Publication Type: Journal Article
Source: Journal of Geophysical Research-Solid Earth, Volume 124, p.870-889 (2019)
The complex near trench velocity structures, characterized by strongly varying bathymetry along with seawater, can produce substantial waveform complexities for near trench earthquakes, which makes it difficult to study earthquake source parameters through waveform modeling/inversion. Here we explore these wavefield complexities via modeling teleseismic records of a Mw6.6 near coast event and a Mw6.8 near trench event in the 2015 Illapel earthquake sequence. For the near coast event, the waveforms of direct P waves at teleseismic/diffracted distances are simple, and we obtain consistent source parameters between 1D regional and teleseismic waveform inversions.
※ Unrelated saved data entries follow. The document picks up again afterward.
What follows belongs to an exercise in optimizing a design on an open flow for small area; a production flow would make more cautious choices.
Only simulation tests tie the RTL to the original design; equivalence was not proved.
Power figures rest on the tool's default switching activity, not on a simulated workload.

==> flow/design.v (excerpt) <==
module random_map_writer (
    input  logic        clk,
    input  logic        rst,
    input  logic        start,
    input  logic [15:0] seed,
    input  logic [4:0]  density,
    input  logic [4:0]  rd_x,
    input  logic [4:0]  rd_y,
    output logic        rd_occ,
    output logic        busy,
    output logic        done,
    output logic [9:0]  occ_count
);
    logic [9:0]  idx;
    logic [15:0] lfsr;
    logic [4:0]  dcur, dprev;
    logic        start_accept, cell_bit, row_start, seed_zero;
    logic [15:0] cp0;
    logic [15:0] cp1;
    logic [15:0] cp2;
    logic [15:0] pend;   
    assign start_accept = !busy && !done && start;
    assign cell_bit     = dcur[4] || (lfsr[3:0] < dcur[3:0]);
    assign row_start    = (idx[7:0] == '0);
    assign seed_zero    = (seed == 16'h0000);
    always_ff @(posedge clk) begin
        if (rst) begin
            busy      <= 1'b0;
            done      <= 1'b0;
            idx       <= '0;
            dcur      <= '0;
            dprev     <= '0;
            occ_count <= '0;
        end else if (start_accept) begin
            busy      <= 1'b1;
            idx       <= '0;
            dprev     <= dcur;
            dcur      <= density;   
            occ_count <= '0;
        end else if (busy) begin
            idx       <= idx + 1'b1;
            occ_count <= occ_count + 10'(cell_bit);
            if (idx[9] && idx[7:0] == 8'hFF) begin   
                busy <= 1'b0;
                done <= 1'b1;
            end
        end else begin
            done <= 1'b0;
        end
    end
    always_ff @(posedge clk) begin
        if (busy)
            lfsr <= {lfsr[14:0], lfsr[15] ^ lfsr[13] ^ lfsr[12] ^ lfsr[10]};
        else
            lfsr <= seed | (seed_zero ? 16'hACE1 : 16'h0000);
    end
    logic [15:0] dlfsr;
    assign dlfsr[0] = lfsr[0] ^ lfsr[2] ^ lfsr[3] ^ lfsr[4] ^ lfsr[5] ^ lfsr[7] ^ lfsr[8] ^ lfsr[10] ^ lfsr[11] ^ lfsr[12] ^ lfsr[13] ^ lfsr[15];
    assign dlfsr[1] = lfsr[5] ^ lfsr[9] ^ lfsr[11] ^ lfsr[15];
    assign dlfsr[2] = lfsr[10] ^ lfsr[12] ^ lfsr[13] ^ lfsr[15];
    assign dlfsr[3] = lfsr[15];
    assign dlfsr[4] = lfsr[0] ^ lfsr[1] ^ lfsr[3] ^ lfsr[8] ^ lfsr[10] ^ lfsr[14];
    assign dlfsr[5] = lfsr[0] ^ lfsr[1] ^ lfsr[2] ^ lfsr[3] ^ lfsr[4] ^ lfsr[9] ^ lfsr[15];
  ...
Size in the first run: roughly 810 cells after synthesis, ~130 flip-flops, roughly 7800 sq um of cells after synthesis.
export LEC_CHECK = 0
export CAP_MARGIN = 20
export CORE_MARGIN = 2
export CORE_UTILIZATION = 55
export CTS_BUF_LIST = sky130_fd_sc_hd__clkbuf_8
export GPL_TIMING_DRIVEN = 0
export SLEW_MARGIN = 20
create_clock -name core_clock -period 5.0 [get_ports {clk}]
standard.sh (not shown) runs the stock make flow with config.mk's settings and CLKGATE_MAP_FILE= SYNTH_SCRIPT=/design/flow/synth_recipe.tcl, a recipe that flattens the netlist after the stock synthesis.
==> flow/flow/run.sh <==
#!/bin/bash
# The standard layout with two changes:
#  - every port still gets its own buffer, but a plain buf_1 instead of the
#    delay buffer that buffer_ports picks by default;
#  - synthesis maps the logic with flow/abc_map.script (an area-oriented ABC
#    script) in place of ORFS's abc_speed.script. Everything else in the ORFS
#    scripts is used unchanged, from a copy made here.
set -euo pipefail
export BUFFER_PORTS_ARGS="-buffer_cell sky130_fd_sc_hd__buf_1"
rm -rf scripts_local
cp -r "$FLOW_HOME/scripts" scripts_local
cp flow/abc_map.script scripts_local/abc_speed.script
export SCRIPTS_DIR="$PWD/scripts_local"
bash standard.sh > standard.log 2>&1
==> flow/flow/abc_map.script <==
strash
dc2
dc2
&get -n
&dch -f
&nf -R 1000
&put
topo
stime -c
dnsize -c
Edit:
--- a/flow/design.v
+++ b/flow/design.v
@@ -27,30 +27,30 @@
     always_ff @(posedge clk) begin
         if (rst) begin
             busy      <= 1'b0;
             done      <= 1'b0;
             idx       <= '0;
             dcur      <= '0;
             dprev     <= '0;
             occ_count <= '0;
         end else if (start_accept) begin
             busy      <= 1'b1;
             idx       <= '0;
             dprev     <= dcur;
-            dcur      <= density;   
+            dcur      <= (density > 5'd16) ? 5'd16 : density;
             occ_count <= '0;
         end else if (busy) begin
             idx       <= idx + 1'b1;
             occ_count <= occ_count + 10'(cell_bit);
-            if (idx[9] && idx[7:0] == 8'hFF) begin   
+            if (idx == 10'd767) begin
                 busy <= 1'b0;
                 done <= 1'b1;
             end
         end else begin
             done <= 1'b0;
         end
     end
     always_ff @(posedge clk) begin
         if (busy)
             lfsr <= {lfsr[14:0], lfsr[15] ^ lfsr[13] ^ lfsr[12] ^ lfsr[10]};
         else
             lfsr <= seed | (seed_zero ? 16'hACE1 : 16'h0000);
Outcome: Clock skew barely changes; setup slack degrades by 0.013 ns; global-route usage stays flat; power goes down by about 1.9%; final area goes up by about 0.46%; via count goes up by about 0.5%; clock power goes down by 8.4%.

## port drivers added, routing unchanged
How much do the figures lean on ideal ports? The routed layouts below were timed once more, with nothing changed but the port constraints. Step 1 assumes that a clkbuf_16 drives the clock port and a buf_2 every other input. Step 2 adds t to the input delays and takes it off the output delays; t is the mean of the earliest and latest rising clock arrival at the registers after step 1. Input paths then give back, and output paths get back, about the clock's delay inside the block. Three values: ideal, step 1, step 2; two values: the first two.
run	shift t [ns]	slack for setup (ns)	hold WS [ns]	worst setup path at the end	cell pins on the clock port's net
the first run	0.480	0.322 / 0.285 / -0.113	0.457 / 0.457 / 0.457	input to register	1
the second run	0.497	0.309 / 0.320 / -0.178	0.486 / 0.486 / 0.486	input to register	1
Met with ideal ports but missed after step 2: setup timing in the first run and the second run. The setup slack of the second run, which loses most, moves by +0.011 ns with the drivers and by -0.487 ns with both steps.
In contrast, the near trench event produces stronger and longer P coda waves (>100 s), resulting in many dramatic discrepancies between the regional and teleseismic inversions, in particular for the centroid depth. We adopt a spectral element method‐direct solution method hybrid approach to simulate synthetics with the complex source‐side 3‐D structures (bathymetry and water layer in this case) and investigate their roles in the genesis of strong P coda waves. Compared with the 1‐ and 2‐D synthetics, the 3‐D synthetics significantly improve the waveform fits up to 0.1 Hz when the source is placed at the preferred horizontal (~30 km from the trench axis) and vertical (~5 km beneath the ocean bottom) location. The refined location of the earthquake indicates that the plate interface is probably locked at very shallow depths and capable of nucleating strong earthquakes. We highlight the need for considering near trench 3‐D structures in seismic waveform analysis of near trench earthquakes, many of which are tsunamigenic.